--- config.mk ---
export PLATFORM = sky130hd
export DESIGN_NAME = imem_loader_flat
export DESIGN_NICKNAME = d
export VERILOG_FILES = /design/src/rtl/imem_loader_if.sv /design/src/rtl/imem_loader.sv /design/src/flat_wrapper.sv
export SDC_FILE = /design/constraint.sdc
export NUM_CORES = 1
export LEC_CHECK = 0
export ABC_AREA = 1
export BUFFER_PORTS_ARGS = -buffer_cell sky130_fd_sc_hd__buf_2
export CORE_MARGIN = 2
export CORE_UTILIZATION = 58
export CTS_CLUSTER_DIAMETER = 50
export CTS_CLUSTER_SIZE = 30
export DETAILED_ROUTE_END_ITERATION = 8
export MAX_ROUTING_LAYER = met4
export PLACE_DENSITY = 0.76
export SYNTH_ARGS = -nofsm -noshare
export SYNTH_HDL_FRONTEND = slang
export SYNTH_SLANG_ARGS = --single-unit
--- constraint.sdc ---
create_clock -name clk -period 2.3 [get_ports clk]
set_input_delay 0.115 -clock clk [delete_from_list [all_inputs] [get_ports clk]]
set_output_delay 0.115 -clock clk [all_outputs]
set_load 0.01 [all_outputs]
--- src/rtl/imem_loader_if.sv ---
// Byte-stream input and RAM write port of the instruction-memory loader.
// master = the loader itself, slave = the byte source / RAM side.
interface imem_loader_if #(
    parameter int ADDR_W = 10,
    parameter int DATA_W = 32
);
    logic              byte_valid;
    logic [7:0]        byte_data;
    logic              byte_ready;
    logic              we;
    logic [ADDR_W-1:0] wa;
    logic [DATA_W-1:0] wd;

    modport master (
        input  byte_valid,
        input  byte_data,
        output byte_ready,
        output we,
        output wa,
        output wd
    );

    modport slave (
        output byte_valid,
        output byte_data,
        input  byte_ready,
        input  we,
        input  wa,
        input  wd
    );
endinterface

--- src/rtl/imem_loader.sv ---
// Instruction RAM loader: packs a little-endian byte stream into 32-bit words,
// writes them to word addresses 0..N-1 and holds the CPU for the duration.
module imem_loader #(
    parameter int ADDR_W = 10,
    parameter int DATA_W = 32
) (
    input  logic              clk,
    input  logic              reset_n,
    input  logic              start,
    input  logic              abort,
    input  logic [ADDR_W:0]   word_count,
    imem_loader_if.master     bus,
    output logic              busy,
    output logic              cpu_hold,
    output logic              done,
    output logic              err
);

    localparam logic [1:0] ST_IDLE    = 2'd0;
    localparam logic [1:0] ST_COLLECT = 2'd1;
    localparam logic [1:0] ST_WRITE   = 2'd2;
    localparam logic [1:0] ST_DONE    = 2'd3;

    localparam logic [ADDR_W:0]   CAP       = {1'b1, {ADDR_W{1'b0}}};
    localparam logic [ADDR_W:0]   CNT_ZERO  = {(ADDR_W+1){1'b0}};
    localparam logic [ADDR_W:0]   CNT_ONE   = {{ADDR_W{1'b0}}, 1'b1};
    localparam logic [ADDR_W-1:0] ADDR_ZERO = {ADDR_W{1'b0}};
    localparam logic [ADDR_W-1:0] ADDR_ONE  = {{(ADDR_W-1){1'b0}}, 1'b1};
    localparam logic [DATA_W-1:0] WORD_ZERO = {DATA_W{1'b0}};

    logic [1:0]        state_r, state_s;
    logic [ADDR_W:0]   count_r, count_s;
    logic [ADDR_W-1:0] addr_r, addr_s;
    logic [1:0]        lane_r, lane_s;
    logic [DATA_W-1:0] word_r, word_s;
    logic [ADDR_W-1:0] wa_r, wa_s;
    logic [DATA_W-1:0] wd_r, wd_s;
    logic              err_r, err_s;
    logic              byte_ready_r, byte_ready_s;
    logic              we_r, we_s;
    logic              busy_r, busy_s;
    logic              done_r, done_s;
    logic              accept_s;
    logic              last_word_s;

    assign accept_s    = bus.byte_valid & byte_ready_r;
    assign last_word_s = ({1'b0, addr_r} == (count_r - CNT_ONE));

    // Next-state logic; outputs are derived from the next state so they come out registered.
    always_comb begin
        state_s = state_r;
        count_s = count_r;
        addr_s  = addr_r;
        lane_s  = lane_r;
        word_s  = word_r;
        wa_s    = wa_r;
        wd_s    = wd_r;
        err_s   = err_r;

        case (state_r)
            ST_IDLE, ST_DONE: begin
                if (start) begin
                    addr_s = ADDR_ZERO;
                    lane_s = 2'd0;
                    word_s = WORD_ZERO;
                    // Oversized loads are clamped to capacity so the address never wraps.
                    if (word_count > CAP) begin
                        count_s = CAP;
                        err_s   = 1'b1;
                    end else begin
                        count_s = word_count;
                        err_s   = 1'b0;
                    end
                    if (word_count == CNT_ZERO) begin
                        state_s = ST_DONE;
                    end else begin
                        state_s = ST_COLLECT;
                    end
                end else begin
                    state_s = state_r;
                end
            end

            ST_COLLECT: begin
                if (abort) begin
                    state_s = ST_IDLE;
                end else if (accept_s) begin
                    word_s[{lane_r, 3'b000} +: 8] = bus.byte_data;
                    if (lane_r == 2'd3) begin
                        state_s = ST_WRITE;
                        wa_s    = addr_r;
                        wd_s    = word_s;
                    end else begin
                        lane_s = lane_r + 2'd1;
                    end
                end else begin
                    state_s = ST_COLLECT;
                end
            end

            ST_WRITE: begin
                if (abort) begin
                    state_s = ST_IDLE;
                end else if (last_word_s) begin
                    state_s = ST_DONE;
                end else begin
                    state_s = ST_COLLECT;
                    addr_s  = addr_r + ADDR_ONE;
                    lane_s  = 2'd0;
                    word_s  = WORD_ZERO;
                end
            end

            default: begin
                state_s = ST_IDLE;
            end
        endcase

        byte_ready_s = (state_s == ST_COLLECT);
        we_s         = (state_s == ST_WRITE);
        busy_s       = (state_s == ST_COLLECT) || (state_s == ST_WRITE);
        done_s       = (state_s == ST_DONE);
    end

    // State and output registers.
    always_ff @(posedge clk or negedge reset_n) begin
        if (!reset_n) begin
            state_r      <= ST_IDLE;
            count_r      <= CNT_ZERO;
            addr_r       <= ADDR_ZERO;
            lane_r       <= 2'd0;
            word_r       <= WORD_ZERO;
            wa_r         <= ADDR_ZERO;
            wd_r         <= WORD_ZERO;
            err_r        <= 1'b0;
            byte_ready_r <= 1'b0;
            we_r         <= 1'b0;
            busy_r       <= 1'b0;
            done_r       <= 1'b0;
        end else begin
            state_r      <= state_s;
            count_r      <= count_s;
            addr_r       <= addr_s;
            lane_r       <= lane_s;
            word_r       <= word_s;
            wa_r         <= wa_s;
            wd_r         <= wd_s;
            err_r        <= err_s;
            byte_ready_r <= byte_ready_s;
            we_r         <= we_s;
            busy_r       <= busy_s;
            done_r       <= done_s;
        end
    end

    assign bus.byte_ready = byte_ready_r;
    assign bus.we         = we_r;
    assign bus.wa         = wa_r;
    assign bus.wd         = wd_r;
    assign busy           = busy_r;
    assign cpu_hold       = busy_r;
    assign done           = done_r;
    assign err            = err_r;

endmodule
--- src/flat_wrapper.sv ---
// flat-port wrapper written by rule: the top's interface ports become plain ports
module imem_loader_flat 
#(
    parameter int ADDR_W = 10,
    parameter int DATA_W = 32
)
  (clk, reset_n, start, abort, word_count, busy, cpu_hold, done, err, bus_byte_valid, bus_byte_data, bus_byte_ready, bus_we, bus_wa, bus_wd);
  imem_loader_if #(.ADDR_W(ADDR_W), .DATA_W(DATA_W)) bus_i ();
  input  logic clk;
  input  logic reset_n;
  input  logic start;
  input  logic abort;
  input  logic [ADDR_W:0] word_count;
  output logic busy;
  output logic cpu_hold;
  output logic done;
  output logic err;
  input wire logic [$bits(bus_i.byte_valid)-1:0] bus_byte_valid;
  input wire logic [$bits(bus_i.byte_data)-1:0] bus_byte_data;
  output wire logic [$bits(bus_i.byte_ready)-1:0] bus_byte_ready;
  output wire logic [$bits(bus_i.we)-1:0] bus_we;
  output wire logic [$bits(bus_i.wa)-1:0] bus_wa;
  output wire logic [$bits(bus_i.wd)-1:0] bus_wd;
  assign bus_i.byte_valid = bus_byte_valid;
  assign bus_i.byte_data = bus_byte_data;
  assign bus_byte_ready = bus_i.byte_ready;
  assign bus_we = bus_i.we;
  assign bus_wa = bus_i.wa;
  assign bus_wd = bus_i.wd;
  imem_loader #(.ADDR_W(ADDR_W), .DATA_W(DATA_W)) u_core (.clk(clk), .reset_n(reset_n), .start(start), .abort(abort), .word_count(word_count), .bus(bus_i), .busy(busy), .cpu_hold(cpu_hold), .done(done), .err(err));
endmodule
==> results.md, run 1 <==
* Outcome: finished, final reports clean
* Sink Count at 104
* Hold path endpoint: u_core.count_r[2]
* Vias in the first global route at 4888
* Clock Path Buffers at 2
* Critical R2R Capture: u_core.busy
* Initial Util at 59.92%
* Antenna violations before repair at 0
* Syn Area/Cell at 7.846 µm²
* Via density at 5.513
* First-pass GRT wire length at 22780 µm
* Multi-input logic area at 2450 µm²
* Syn Inst Count at 709
* Hold Path Cell Cnt at 3
* PD cells at 1167 nW/µm²
* Reg2Reg Depth at 15
* Actual slew at the worst max-slew pin at 562.7 ps
* Crit. End Element: register
* Antenna viol nets, final at 0
* Synth-to-Final Area Change at 13.88%
* Final Skew at 21.44 ps
* Critical Path AT at 2450 ps
* Hold_ws at 8.371 ps
* Internal reg-to-reg setup slack at 180 ps
* DRC viols at 0
* Most common cell after layout, fill and taps aside: nand2_1
* TNS Setup at 0 ps
* Max IR drop VDD at 0.0007909 V
* Final core occ at 68.23%
* Unrepaired setup endpoints after global routing: no
* Commonest non-fill, non-tap cells in the layout: nand2_1, dfrtp_1, nor2_1
* Final hold violation count at 0
* Gpl congestion at 0.8945
* Fill count at 819
* Synth Cell Area at 5563 µm²
* Pre-CTS setup slack at 123.8 ps
* # rows at 35
* GRT overflow at 0
* Number of synthesized register bits at 104
* Final WL at 13700 µm
* Initial DRC count at 269
* ANT cells at 0
* Post-route cell area at 6335 µm²
* Library cells used by synthesis at 40
* Post-synthesis sequential area ratio at 46.78%
* Hold Startpoint: word_count[2]
* NumNets Final at 817
* DRT Pass-1 Iters at 5
* Num CTS Buffers at 9
* Placed insts at 894
* PortBufs at 71
* Die W at 101.9 µm
* Core area at 9284 µm²
* Slew headroom at 62.46%
* Crit share post-route at 92.16%
* Setup crit start kind: register
* CTS tree: built
* Non-filler cells, final at 914
* Via Count at 5039
* Clk_lat worst skew at 380 ps
* Clk root buf: clkbuf_8
* Die Span Y at 101.9 µm
* Final worst path period need at 2120 ps
* H-tree depth reported by CTS at 3
* Fmax at 471.7 MHz
* Worst Hold Class: input port to register
* Leak at 3.408 nW
* # Max-Cap Violations at 0
* Design Power at 7.391 mW
* Pin count of the biggest net entering global routing at 47
* Final worst slack at 180.2 ps
* Setup bufs post-CTS at 0
* Syn_nets at 746
* Worst Path Max Fanout at 4
* WL/cell at 14.98 µm
* R2R Path Start: u_core.count_r[0]
* Placed cell area at 6098 µm²
* Ys async rst share at 100.0%
* Worst EP required at 2630 ps
* Worst-path clk slew at 110 ps
* Share of layout cells above drive strength 1 at 15.92%
* Synth Warn # at 0
* Slew Limit Fails at 0
* Crit path kind: register to register
* Die area at 10390 µm²
* Final setup vio count at 0
* FF/Latch Area at 2603 µm²
* GRT Overall Usage at 28.53%
* HPWL after detailed placement at 9951 µm
* Most used flip-flop cell after synthesis: dfrtp_1
* Boundary Pins at 72
* Post-synth EDFFs at 0
[worst max-delay path by stage]
stage                              endpoint  cells past startpoint  slack [ps]              start
after floorplan           u_core.word_r[25]                      8         220   u_core.lane_r[0]
after CTS                 u_core.word_r[18]                     10         110  u_core.state_r[0]
final                           u_core.busy                     15         180  u_core.count_r[0]
after detailed placement  u_core.word_r[27]                      9         120  u_core.state_r[0]
after global placement    u_core.word_r[27]                     10         220  u_core.state_r[0]
after global routing       u_core.addr_r[0]                     11           5  u_core.count_r[0]
[cells in the mapped netlist, drive strengths merged (13+ instances only)]
library cell | n | share of area, %
a22oi | 16 | 2.2
nand3 | 20 | 2.2
ha | 13 | 2.9
nand4 | 46 | 5.2
nor2 | 105 | 7.3
nand2 | 171 | 12
dfrtp | 104 | 47
o22ai | 21 | 2.4
clkbuf | 16 | 1.1
buf | 17 | 2.1
inv | 91 | 6.1
a21oi | 39 | 3.5
[routing by layer]
metal / track usage (%) / share of wire, %
met5: - / 0
met4: 14.36 / 3.5
met3: 3.625 / 4.6
met2: 47.77 / 52
met1: 33.97 / 40
[repair_timing]
item | in CTS | in global routing
hold buffers | 4 | 0
endpoints found under the hold margin | 42 | 0
gates resized for setup | 0 | 3
endpoints found under the setup margin | 0 | 40
[final cells by class]
class,count,share of cell area (%)
clock buffers,10,2.173
clock inverters,6,0.8098
well taps,129,2.548
inverters,93,5.511
multi-input cells,479,38.67
repair buffers,93,9.204
flip-flops and latches,104,41.08
[registers in the layout, indices dropped and copies added (netlist names)]
register               cells
u_core.addr_r             10
u_core.bus.byte_ready      1
u_core.bus.wa             10
u_core.bus.wd             32
u_core.bus.we              1
u_core.busy                1
u_core.count_r            11
u_core.done                1
u_core.err                 1
u_core.lane_r              2
u_core.state_r             2
u_core.word_r             32
[critical path, stage by stage, from the launching register on]
cell and delay, ps:
dfrtp_1 410, inv_1 140, ha_2 230, nand2_1 90
nor2_1 140, nand2_1 70, nand2_1 80, nand2_1 50
nor2_1 140, and2_1 140, nand4_1 90, nand2_1 80
nand2_1 70, inv_1 90, ha_1 240, inv_1 50
[cells by family after synthesis]
family | Yosys count | share of synthesized area, %
AND/OR/NAND/NOR | 356 | 28.09
buffers and inverters | 126 | 9.424
flip-flops | 104 | 46.78
AO/OA/AOI/OAI | 93 | 9.964
XOR/XNOR | 14 | 2.204
adder cells (fa/ha/maj) | 13 | 2.924
multiplexers | 3 | 0.6072
[where the power goes]
part	total [mW]	internal, mW	switching (mW)
clock	1.12	0.441	0.680
sequential	2.60	2.29	0.310
combinational	3.67	1.25	2.42
total	7.39	3.98	3.41
(Power assumes the default switching activity.)
==> run 2: changes to the inputs <==
- BUFFER_PORTS_ARGS: -buffer_cell sky130_fd_sc_hd__buf_2 -> default
- CORE_UTILIZATION: 58 -> 64
- DONT_BUFFER_PORTS: default -> 1
==> run 2 against run 1 <==
Compared with the run above: the flow now finishes with violations (hold timing); non-clock buffer count shrank 64; global-route usage rose by 0.57 points; cell area is 5.6% lower; combinational power is 14% lower; sequential power increased by 7%; power is 6.0% lower; cell count decreased by 9.4%; first-iteration DRC count increased by 10%; clock power decreased by 9.8%; critical endpoint unchanged; largest power group unchanged; highest routed layer unchanged.
==> results.md, run 2 (synthesis results as in run 1) <==
* Outcome: finished with violations
* Failing checks: hold timing
* Sink Count at 104
* First-pass GRT wire length at 21860 µm
* Die W at 97.23 µm
* Boundary Pins at 72
* Max IR drop VDD at 0.0007294 V
* Met2 Resource Use GR at 50.37%
* Final Skew at 12.83 ps
* Slew Limit Fails at 0
* GRT overflow at 0
* # Max-Cap Violations at 0
* Clock Path Buffers at 2
* Antenna violations before repair at 0
* Pin count of the biggest net entering global routing at 105
* Fmax at 472.2 MHz
* Core area at 8593 µm²
* Final hold violation count at 104
* Crit. End Element: register
* Critical Path AT at 2390 ps
* PortBufs at 0
* CTS tree: built
* ANT cells at 0
* # rows at 34
* Worst EP required at 2570 ps
* DRC viols at 0
* Via density at 5.752
* Clk_lat worst skew at 370 ps
* HPWL after detailed placement at 9154 µm
* Most common cell after layout, fill and taps aside: nand2_1
* Worst Hold Class: input port to async pin
* Gpl congestion at 0.9149
* Share of layout cells above drive strength 1 at 7.083%
* Num CTS Buffers at 9
* Placed insts at 799
* H-tree depth reported by CTS at 3
* Antenna viol nets, final at 0
* Setup crit start kind: register
* Crit share post-route at 92.07%
* GRT Overall Usage at 29.10%
* Unrepaired setup endpoints after global routing: yes
* Synth-to-Final Area Change at 7.445%
* Worst Path Max Fanout at 5
* DRT Pass-1 Iters at 5
* Hold_ws at -575.3 ps
* Final WL at 12980 µm
* Initial DRC count at 297
* Worst-path clk slew at 100 ps
* Final setup vio count at 0
* Slew headroom at 65.50%
* Leak at 3.067 nW
* Final worst path period need at 2118 ps
* Crit path kind: register to register
* Post-CTS Hold Fix Bufs at 13
* Met1 usage at 34.26%
* Actual slew at the worst max-slew pin at 515.8 ps
* PD cells at 1162 nW/µm²
* Commonest non-fill, non-tap cells in the layout: nand2_1, dfrtp_1, nor2_1
* Via Count at 4763
* Final core occ at 69.55%
* Clk root buf: clkbuf_8
* NumNets Final at 753
* Initial Util at 64.73%
* WL/cell at 15.68 µm
* Die Span Y at 97.23 µm
* Gr busiest metal: met2
* Fill count at 692
* Non-filler cells, final at 828
* Vias in the first global route at 4626
* Met3 Track Usage GR at 3.957%
* Die area at 9454 µm²
==> run 2: cell count changes in the layout (fill, tap and decap cells not counted), sizes merged <==
cell,change
dlygate4sd3,+9
buf,-73
inv,-2
clkinv,+1
==> run 2: repair_timing <==
| action | CTS | global route |
|---|---|---|
| hold endpoints to repair | 119 | 104 |
| gates resized for setup | 0 | 5 |
| endpoints found under the setup margin | 0 | 29 |
| setup buffers | 0 | 1 |
==> run 2: layer usage <==
layer | routed length (µm) | vias up
met1 | 5060 | 2270
met5 | 0 | -
met3 | 680 | 28
met4 | 433 | 0
li1 | - | 2313
met2 | 6809 | 152
==> run 2: worst paths after layout <==
kind,to,slack (ps),cells after the start,startpoint
worst max-delay path,u_core.busy,180,10,u_core.state_r[1]
max in group asynchronous,u_core.count_r[1],2750,0,reset_n
worst min-delay path,u_core.bus.wd[4],-580,0,reset_n
worst max register to register,u_core.busy,180,10,u_core.state_r[1]
worst min register to register,u_core.word_r[22],480,2,u_core.word_r[22]
min in group clk,u_core.lane_r[1],20,3,abort
==> run 2: stage by stage <==
stage	area [µm²]	hold slack [ps]	worst slack [ps]	TNS [ps]	power (mW)
2_1_floorplan	5563	-180.6	218.8	0	5.086
4_1_cts	5958	-583.9	113.7	0	6.908
6_report	5977	-575.3	182.4	0	6.945
3_5_place_dp	5667	-178.4	122.7	0	5.882
5_1_grt	5977	-597.0	-34.58	-34.58	7.485
3_3_place_gp	5667	-178.4	153.6	0	5.778
==> run 2: final cells by class <==
type	instances	area, µm²	area share [%]
sequential	104	2603	43.54
multi-input combinational	479	2450	40.99
inverter	93	349.1	5.840
timing repair buffer	29	279.0	4.668
tap	108	135.1	2.261
clock buffer	10	127.6	2.135
clock inverter	5	33.78	0.5652
==> run 2: critical path: stages, from the launching register on <==
cell     delay (ps)
dfrtp_1         430
ha_1            330
inv_1            60
nor2_1          370
inv_1           140
o21ai_0         170
nor2_1           60
nand2_1         100
inv_1            70
ha_1            260
inv_1            30
==> run 2: power by group <==
group / total (mW) / internal [mW] / switching, mW
clock: 1.01 / 0.389 / 0.623
combinational: 3.15 / 1.03 / 2.11
sequential: 2.79 / 2.29 / 0.492
total: 6.94 / 3.72 / 3.23
==> run 3: changes to the inputs <==
- ABC_AREA: 1 -> 0
- CORE_MARGIN: 2 -> default
- CORE_UTILIZATION: 64 -> 50
- PLACE_DENSITY: 0.76 -> 0.61
==> run 3 against run 2 <==
Compared with the run above: the run ends with hold timing, setup timing left; synthesized cell count fell by 22%; wire length rose by 5.1%; register-to-register slack got worse by 540 ps; area after synthesis is 3.4% lower; critical endpoint is now u_core.word_r[3].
==============================
**Task item:** Please output the lines of the listing above that fall in the stretch from the one with "Count at 709" through the one with "Count at 5039", exactly and only those.

**Result of the exercise:**
* Syn Inst Count at 709
* Hold Path Cell Cnt at 3
* PD cells at 1167 nW/µm²
* Reg2Reg Depth at 15
* Actual slew at the worst max-slew pin at 562.7 ps
* Crit. End Element: register
* Antenna viol nets, final at 0
* Synth-to-Final Area Change at 13.88%
* Final Skew at 21.44 ps
* Critical Path AT at 2450 ps
* Hold_ws at 8.371 ps
* Internal reg-to-reg setup slack at 180 ps
* DRC viols at 0
* Most common cell after layout, fill and taps aside: nand2_1
* TNS Setup at 0 ps
* Max IR drop VDD at 0.0007909 V
* Final core occ at 68.23%
* Unrepaired setup endpoints after global routing: no
* Commonest non-fill, non-tap cells in the layout: nand2_1, dfrtp_1, nor2_1
* Final hold violation count at 0
* Gpl congestion at 0.8945
* Fill count at 819
* Synth Cell Area at 5563 µm²
* Pre-CTS setup slack at 123.8 ps
* # rows at 35
* GRT overflow at 0
* Number of synthesized register bits at 104
* Final WL at 13700 µm
* Initial DRC count at 269
* ANT cells at 0
* Post-route cell area at 6335 µm²
* Library cells used by synthesis at 40
* Post-synthesis sequential area ratio at 46.78%
* Hold Startpoint: word_count[2]
* NumNets Final at 817
* DRT Pass-1 Iters at 5
* Num CTS Buffers at 9
* Placed insts at 894
* PortBufs at 71
* Die W at 101.9 µm
* Core area at 9284 µm²
* Slew headroom at 62.46%
* Crit share post-route at 92.16%
* Setup crit start kind: register
* CTS tree: built
* Non-filler cells, final at 914
* Via Count at 5039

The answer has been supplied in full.